I corner her in a corner cafe - a copper-colored amalgamation of notions that fell carelessly out of mouths and came together, like ribs, for her.
Her coffee pulls itself to her lips, effortless and completely independent of her.
“We do not speak Spanish in America,” she says. “Comprende? Most of the time, we do not speak at all, at least not to one another, unless we are shouting. It’s hard to hear here, so we shout.”
The mouth is long cremated, I assume, but the echo rings down the avenue past the hat-man and into the door, looking out, suspicious.
“Me?” She asks, offended. “No, I’m not French, I’ve lived here longer, parts of me were born here, now, added over the years.
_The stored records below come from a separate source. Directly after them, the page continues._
Background: an optimization exercise with open tools, aiming at small area, a short achievable clock period and few clock cycles per item. Do not read the settings as production practice.
RTL that was checked went through simulation tests only; none was proved equivalent to the original.

==> flow/design.v <==
`default_nettype none
package rms_pkg;
	function automatic logic [6:0] seg_of_nibble(input logic [3:0] nibble);
		logic [6:0] seg;
		case (nibble)
			4'h0: seg = 7'h40;
			4'h1: seg = 7'h79;
			4'h2: seg = 7'h24;
			4'h3: seg = 7'h30;
			4'h4: seg = 7'h19;
			4'h5: seg = 7'h12;
			4'h6: seg = 7'h02;
			4'h7: seg = 7'h78;
			4'h8: seg = 7'h00;
			4'h9: seg = 7'h10;
			4'ha: seg = 7'h08;
			4'hb: seg = 7'h03;
			4'hc: seg = 7'h46;
			4'hd: seg = 7'h21;
			4'he: seg = 7'h06;
			default: seg = 7'h0e;
		endcase
		seg_of_nibble = seg;
	endfunction
endpackage
`default_nettype wire
`default_nettype none
module rms_top
(
	input  logic        CLOCK_50,
	input  logic        rst_n,
	input  logic        src_empty,
	input  logic [31:0] src_readdata,
	input  logic        snk_full,
	output logic        src_read,
	output logic        snk_write,
	output logic [31:0] snk_writedata,
	output logic [6:0]  hex0,
	output logic [6:0]  hex1,
	output logic [6:0]  hex2,
	output logic [6:0]  hex3,
	output logic [6:0]  hex4,
	output logic [6:0]  hex5
);
	localparam logic [14:0] BND = 15'b101_0101_0101_0010;
	logic        run_q;
	logic        pend_q;
	logic        vsk_q;
	logic [15:0] xs_q;
	logic        va_q;
	logic [15:0] xa_q;
	logic        vq_q;
	logic [31:0] sq_q;
	logic [34:0] s_q;
	logic        vs_q;
	logic [3:0]  es_q;
	logic [1:0]  ms_q;
	logic [3:0]  e_of_k;
	logic [1:0]  m_of_k;
	logic [2:0]  wcnt_q;
	logic        ov_q;
	logic [15:0] out_q;
	logic [3:0]  pos_q;
	logic        adv;
	logic [7:0]  xh;
	logic [7:0]  xl;
	logic [15:0] sqh;
	logic [15:0] sql;
	logic [15:0] sqm;
	logic [15:0] sqm_q;
	logic [34:0] s_new;
	assign adv = !ov_q || !snk_full;
	assign snk_write = ov_q && !snk_full;
	assign src_read = run_q && !src_empty && !vsk_q && adv;
	assign snk_writedata = {16'h0000, out_q};
	always_ff @(posedge CLOCK_50 or negedge rst_n)
	begin
		if (!rst_n)
		begin
			run_q <= 1'b0;
			pend_q <= 1'b0;
			vsk_q <= 1'b0;
			va_q <= 1'b0;
			vq_q <= 1'b0;
			vs_q <= 1'b0;
			wcnt_q <= '0;
		end
		else
		begin
			run_q <= 1'b1;
			pend_q <= src_read;
			if (adv)
			begin
				va_q <= pend_q || vsk_q;
				vsk_q <= 1'b0;
				vq_q <= va_q;
				vs_q <= vq_q;
				if (vq_q)
					wcnt_q <= wcnt_q + 3'd1;
			end
			else if (pend_q)
				vsk_q <= 1'b1;
		end
	end
	assign xh = xa_q[15:8];
	assign xl = xa_q[7:0];
	assign sqh =
		({16{xh[0]}} & (((16'(xh) >> 1) << 2) | (16'd1 << 0))) +
		({16{xh[1]}} & (((16'(xh) >> 2) << 4) | (16'd1 << 2))) +
		({16{xh[2]}} & (((16'(xh) >> 3) << 6) | (16'd1 << 4))) +
		({16{xh[3]}} & (((16'(xh) >> 4) << 8) | (16'd1 << 6))) +
		({16{xh[4]}} & (((16'(xh) >> 5) << 10) | (16'd1 << 8))) +
		({16{xh[5]}} & (((16'(xh) >> 6) << 12) | (16'd1 << 10))) +
		({16{xh[6]}} & (((16'(xh) >> 7) << 14) | (16'd1 << 12))) +
		({16{xh[7]}} & (((16'(xh) >> 8) << 16) | (16'd1 << 14)));
	assign sql =
		({16{xl[0]}} & (((16'(xl) >> 1) << 2) | (16'd1 << 0))) +
		({16{xl[1]}} & (((16'(xl) >> 2) << 4) | (16'd1 << 2))) +
		({16{xl[2]}} & (((16'(xl) >> 3) << 6) | (16'd1 << 4))) +
		({16{xl[3]}} & (((16'(xl) >> 4) << 8) | (16'd1 << 6))) +
		({16{xl[4]}} & (((16'(xl) >> 5) << 10) | (16'd1 << 8))) +
		({16{xl[5]}} & (((16'(xl) >> 6) << 12) | (16'd1 << 10))) +
		({16{xl[6]}} & (((16'(xl) >> 7) << 14) | (16'd1 << 12))) +
		({16{xl[7]}} & (((16'(xl) >> 8) << 16) | (16'd1 << 14)));
	assign sqm =
		({16{xa_q[8]}} & (16'(xl) << 0)) +
		({16{xa_q[9]}} & (16'(xl) << 1)) +
		({16{xa_q[10]}} & (16'(xl) << 2)) +
		({16{xa_q[11]}} & (16'(xl) << 3)) +
		({16{xa_q[12]}} & (16'(xl) << 4)) +
		({16{xa_q[13]}} & (16'(xl) << 5)) +
		({16{xa_q[14]}} & (16'(xl) << 6)) +
		({16{xa_q[15]}} & (16'(xl) << 7));
	assign s_new = ((wcnt_q == 3'd0) ? 35'd0 : s_q) + 35'(sq_q) + (35'(sqm_q) << 9);
	always_ff @(posedge CLOCK_50)
	begin
		if (pend_q && !adv)
			xs_q <= src_readdata[15:0];
		if (adv)
		begin
			xa_q <= pend_q ? src_readdata[15:0] : xs_q;
			sq_q <= {sqh, sql};
			sqm_q <= sqm;
			if (vq_q)
			begin
				s_q <= s_new;
				es_q <= e_of_k;
				ms_q <= m_of_k;
			end
		end
	end
	function automatic logic [3:0] dstep(input logic [2:0] r, input logic b, input logic [1:0] mm);
		logic q;
		logic [2:0] n;
		logic c1;
		logic c2;
		c1 = !mm[0];
		c2 = !mm[1];
		case (mm)
			2'd0: q = b;
			2'd1: q = r[1] | (r[0] & b);
			2'd2: q = r[2] | (r[1] & (r[0] | b));
			default: q = r[2] | (r[1] & r[0] & b);
		endcase
		n[0] = b ^ q;
		n[1] = r[0] ^ (q & (c1 ^ b));
		n[2] = r[1] ^ (q & (c2 ^ ((r[0] & c1) | (r[0] & b) | (c1 & b))));
		dstep = {q, n};
	endfunction
	logic [15:0][17:0] rem_i;
	logic [15:0][15:0] r_i;
	logic [15:0][2:0]  dr_i;
	logic [15:0][31:0] qs_i;
	logic [15:0][1:0]  mm_i;
	logic [15:0]       v_i;
	logic [15:0][17:0] rem_o;
	logic [15:0][15:0] r_o;
	logic [15:0][2:0]  dr_o;
	logic [15:0][31:0] qs_o;
	always_comb
	begin
		case (wcnt_q)
			3'd0: begin e_of_k = 4'b0001; m_of_k = 2'd0; end
			3'd1: begin e_of_k = 4'b0010; m_of_k = 2'd0; end
			3'd2: begin e_of_k = 4'b0001; m_of_k = 2'd1; end
			3'd3: begin e_of_k = 4'b0100; m_of_k = 2'd0; end
			3'd4: begin e_of_k = 4'b0001; m_of_k = 2'd2; end
			3'd5: begin e_of_k = 4'b0010; m_of_k = 2'd1; end
			3'd6: begin e_of_k = 4'b0001; m_of_k = 2'd3; end
			default: begin e_of_k = 4'b1000; m_of_k = 2'd0; end
		endcase
	end
	logic [34:0] sh;
	logic [1:0]  mm0;
	assign sh = ({35{es_q[0]}} & s_q) | ({35{es_q[1]}} & (s_q >> 1)) |
		({35{es_q[2]}} & (s_q >> 2)) | ({35{es_q[3]}} & (s_q >> 3));
	assign mm0 = ms_q;
	for (genvar j = 0; j < 16; j++)
	begin : g_step
		if (j == 0)
		begin : g_src
			logic [3:0] a1;
			logic [3:0] a2;
			assign a1 = dstep(sh[34:32], sh[31], mm0);
			assign a2 = dstep(a1[2:0], sh[30], mm0);
			assign rem_i[j] = '0;
			assign r_i[j] = '0;
			assign dr_i[j] = a2[2:0];
			assign qs_i[j] = {a1[3], a2[3], sh[29:0]};
			assign mm_i[j] = mm0;
			assign v_i[j] = vs_q;
		end
		else if (BND[j-1])
		begin : g_reg
			logic [17:0] rem_q;
			logic [15:0] r_q;
			logic [2:0]  dr_q;
			logic [31:0] qs_q;
			logic [1:0]  mm_q;
			logic        v_q;
			always_ff @(posedge CLOCK_50)
			begin
				if (adv)
				begin
					rem_q <= rem_o[j-1];
					r_q <= r_o[j-1];
					dr_q <= dr_o[j-1];
					qs_q <= qs_o[j-1] & (32'hffffffff >> (2 * j));
					mm_q <= mm_i[j-1];
				end
			end
			always_ff @(posedge CLOCK_50 or negedge rst_n)
			begin
				if (!rst_n)
					v_q <= 1'b0;
				else if (adv)
					v_q <= v_i[j-1];
			end
			assign rem_i[j] = rem_q;
			assign r_i[j] = r_q;
			assign dr_i[j] = dr_q;
			assign qs_i[j] = qs_q;
			assign mm_i[j] = mm_q;
			assign v_i[j] = v_q;
		end
		else
		begin : g_pass
			assign rem_i[j] = rem_o[j-1];
			assign r_i[j] = r_o[j-1];
			assign dr_i[j] = dr_o[j-1];
			assign qs_i[j] = qs_o[j-1];
			assign mm_i[j] = mm_i[j-1];
			assign v_i[j] = v_i[j-1];
		end
		if (j < 15)
		begin : g_div
			logic [3:0] b1;
			logic [3:0] b2;
			assign b1 = dstep(dr_i[j], qs_i[j][29-2*j], mm_i[j]);
			assign b2 = dstep(b1[2:0], qs_i[j][28-2*j], mm_i[j]);
			assign dr_o[j] = b2[2:0];
			always_comb
			begin
				qs_o[j] = qs_i[j];
				qs_o[j][29-2*j] = b1[3];
				qs_o[j][28-2*j] = b2[3];
			end
		end
		else
		begin : g_nodiv
			assign dr_o[j] = '0;
			assign qs_o[j] = qs_i[j];
		end
		logic [j+2:0] rs;
		logic [j+1:0] tr;
		logic [j+3:0] diff;
		logic         t;
		assign rs = {rem_i[j][j:0], qs_i[j][31-2*j -: 2]};
		if (j == 0)
		begin : g_t0
			assign tr = 2'b01;
		end
		else
		begin : g_tn
			assign tr = {r_i[j][j-1:0], 2'b01};
		end
		assign diff = {1'b0, rs} - {2'b00, tr};
		assign t = !diff[j+3];
		assign rem_o[j] = 18'(t ? diff[j+1:0] : rs[j+1:0]);
		assign r_o[j] = 16'({r_i[j][14:0], t});
	end
	always_ff @(posedge CLOCK_50 or negedge rst_n)
	begin
		if (!rst_n)
		begin
			ov_q <= 1'b0;
			out_q <= '0;
			pos_q <= '0;
		end
		else if (adv)
		begin
			ov_q <= v_i[15];
			if (v_i[15])
			begin
				out_q <= r_o[15];
				pos_q <= (pos_q[2:0] == 3'd0) ? 4'd1 : pos_q + 4'd1;
			end
		end
	end
	assign hex0 = rms_pkg::seg_of_nibble(out_q[3:0]);
	assign hex1 = rms_pkg::seg_of_nibble(out_q[7:4]);
	assign hex2 = rms_pkg::seg_of_nibble(out_q[11:8]);
	assign hex3 = rms_pkg::seg_of_nibble(out_q[15:12]);
	assign hex4 = rms_pkg::seg_of_nibble(pos_q);
	assign hex5 = rms_pkg::seg_of_nibble(4'h0);
endmodule
`default_nettype wire
==> flow/config.mk <==
export PLATFORM = sky130hd
export DESIGN_NAME = rms_top
export DESIGN_NICKNAME = rms_top
export VERILOG_FILES = /design/flow/design.v
export SDC_FILE = /design/flow/constraint.sdc
export NUM_CORES = 4
export LEC_CHECK = 0
export ABC_AREA = 1
export CAP_MARGIN = 20
export CORE_MARGIN = 2
export CORE_UTILIZATION = 40
export CTS_BUF_LIST = sky130_fd_sc_hd__clkbuf_8
export SETUP_SLACK_MARGIN = 4.8
export SLEW_MARGIN = 20
==> flow/constraint.sdc <==
create_clock -name core_clock -period 10.0 [get_ports {CLOCK_50}]
set_input_delay 2.0000 -clock core_clock [delete_from_list [all_inputs] [get_ports {CLOCK_50}]]
set_output_delay 2.0000 -clock core_clock [all_outputs]
set_load 0.01 [all_outputs]
run.sh (not shown) runs the stock make flow with config.mk's settings and CLKGATE_MAP_FILE= SYNTH_SCRIPT=/design/flow/synth_recipe.tcl, a recipe that flattens the netlist after the stock synthesis.
Testbench counts at the start, summed over its fixed seeds: cycles 4,192, items 4,096.
Edit:
--- a/flow/design.v
+++ b/flow/design.v
@@ -41,9 +41,9 @@
 	output logic [6:0]  hex3,
 	output logic [6:0]  hex4,
 	output logic [6:0]  hex5
 );
-	localparam logic [14:0] BND = 15'b101_0101_0101_0010;
+	localparam logic [14:0] BND = 15'b010_1010_1010_1010;
 	logic        run_q;
 	logic        pend_q;
 	logic        vsk_q;
 	logic [15:0] xs_q;
Result:
- utilization hardly moves
- die area is about the same
- cell count came out lower slightly
- fmax shrinks slightly
- first-iteration DRC count is lower by a little under a tenth
- via count decreases slightly
- design area is about the same
- worst hold slack improved by 0.010 ns
No functional check of the RTL was part of the second run of this note.

==> re-timing with driven ports <==
The flow's constraints put no driver on any port. The routed layouts listed below were extracted and timed again, unchanged, in two steps. Step 1, drivers: a clkbuf_16 drives CLOCK_50 and a buf_2 each remaining input, both assumed. Step 2 times the ports against the registers' clock, not the clock port: input delays grow and output delays shrink by t, the midpoint of the rising clock arrivals with the driver on. Three values: ideal ports, drivers, drivers and shift; two values: the first two.
run	t, ns	setup WS [ns]	latest minus earliest clock arrival (ns)	worst register clock-pin slew, ns	pins driven straight from the clock port
the first run	0.700	4.972 / 4.952 / 4.952	0.032 / 0.032	0.07 / 0.07	1
the second run	0.703	4.937 / 4.912 / 4.912	0.025 / 0.026	0.06 / 0.06	1
After both steps every run listed still meets setup and hold. The setup slack of the second run, which loses most, moves by -0.025 ns with the drivers and by -0.025 ns with both steps.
I’m French-American.”
She says that red is the color of energy and is often, in a polychromous gaggle, the one seen first but forgotten last – it stimulates the appetite.
I ask her where she read that.
“Wikipedia – no, no, I don’t need to check my facts.”
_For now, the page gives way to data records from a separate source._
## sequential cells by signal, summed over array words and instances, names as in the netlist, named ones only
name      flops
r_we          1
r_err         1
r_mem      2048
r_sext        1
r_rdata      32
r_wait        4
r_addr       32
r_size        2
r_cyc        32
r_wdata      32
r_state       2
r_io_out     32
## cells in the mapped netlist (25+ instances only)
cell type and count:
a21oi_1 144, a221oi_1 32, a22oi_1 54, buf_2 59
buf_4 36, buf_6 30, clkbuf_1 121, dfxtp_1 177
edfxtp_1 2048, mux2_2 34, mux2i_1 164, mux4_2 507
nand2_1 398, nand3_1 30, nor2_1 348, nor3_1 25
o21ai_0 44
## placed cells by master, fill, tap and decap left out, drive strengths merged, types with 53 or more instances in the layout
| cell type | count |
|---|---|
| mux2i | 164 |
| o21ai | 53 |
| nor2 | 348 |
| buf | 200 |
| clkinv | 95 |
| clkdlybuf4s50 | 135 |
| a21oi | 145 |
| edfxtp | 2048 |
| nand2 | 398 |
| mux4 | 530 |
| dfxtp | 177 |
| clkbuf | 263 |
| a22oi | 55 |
She says that the end is near, it’s a certainty and that there are no “facts” to check – that it is in itself a “fact” and that therefore there are no prerequisite “facts”.
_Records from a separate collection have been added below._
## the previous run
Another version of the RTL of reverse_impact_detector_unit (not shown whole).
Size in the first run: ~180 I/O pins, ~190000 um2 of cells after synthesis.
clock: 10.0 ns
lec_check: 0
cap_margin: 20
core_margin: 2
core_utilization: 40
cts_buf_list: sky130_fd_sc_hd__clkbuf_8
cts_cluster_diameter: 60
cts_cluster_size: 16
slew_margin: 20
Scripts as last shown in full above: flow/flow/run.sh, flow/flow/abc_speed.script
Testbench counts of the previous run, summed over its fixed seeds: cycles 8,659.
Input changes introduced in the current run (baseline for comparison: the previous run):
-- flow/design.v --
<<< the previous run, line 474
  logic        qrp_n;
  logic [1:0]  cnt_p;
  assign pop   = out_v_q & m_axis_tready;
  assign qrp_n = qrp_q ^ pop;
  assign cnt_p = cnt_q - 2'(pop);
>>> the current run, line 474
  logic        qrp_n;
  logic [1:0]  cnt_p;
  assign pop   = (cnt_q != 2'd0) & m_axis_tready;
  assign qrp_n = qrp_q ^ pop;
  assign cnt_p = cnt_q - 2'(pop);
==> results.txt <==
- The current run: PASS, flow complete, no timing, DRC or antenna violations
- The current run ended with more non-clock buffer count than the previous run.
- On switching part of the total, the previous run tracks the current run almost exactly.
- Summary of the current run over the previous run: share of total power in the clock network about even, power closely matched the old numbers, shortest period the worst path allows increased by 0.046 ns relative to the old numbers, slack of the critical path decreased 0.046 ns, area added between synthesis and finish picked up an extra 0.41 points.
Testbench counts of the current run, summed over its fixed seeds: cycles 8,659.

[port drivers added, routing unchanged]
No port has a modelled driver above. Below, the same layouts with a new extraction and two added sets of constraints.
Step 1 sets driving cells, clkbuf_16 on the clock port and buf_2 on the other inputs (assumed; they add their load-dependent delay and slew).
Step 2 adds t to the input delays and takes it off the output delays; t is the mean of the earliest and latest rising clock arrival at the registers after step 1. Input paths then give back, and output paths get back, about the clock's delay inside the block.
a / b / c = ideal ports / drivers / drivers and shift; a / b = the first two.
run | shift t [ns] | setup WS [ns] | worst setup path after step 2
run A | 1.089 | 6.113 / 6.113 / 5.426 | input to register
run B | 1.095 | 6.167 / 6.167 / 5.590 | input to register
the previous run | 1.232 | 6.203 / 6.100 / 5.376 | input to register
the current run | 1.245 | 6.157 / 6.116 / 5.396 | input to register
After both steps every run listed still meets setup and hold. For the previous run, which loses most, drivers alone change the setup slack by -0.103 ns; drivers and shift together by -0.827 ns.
I ask her if she can see the newspaper on the table outside but she won’t stand to check the title.
“This is America,” she says. “Where you cannot separate, from a distance, at least, the Washington Post from the Penny Saver.”
I shake my head and mutter something about willful ignorance.
“I do what I like!” She says.
I tell her that willful ignorance is the antithesis of what it is to be human – a position and a craving for knowledge; intellectual curiosity.
“No, no – human nature? Is that original sin?”
Maybe I said something about fighting willful ignorance being a violation of conscience – a persistent effort to destroy ones humanity in order to preserve ones hubris and beliefs.
“No, no – this is America, to be an American one has to wage a constant war of attrition against ones own conscience, or it doesn’t work.”
Soon she’ll ask me where I go to church and then someone will tell me that God has a plan for me. When I ask them which God they mean, they do not seem to know His name.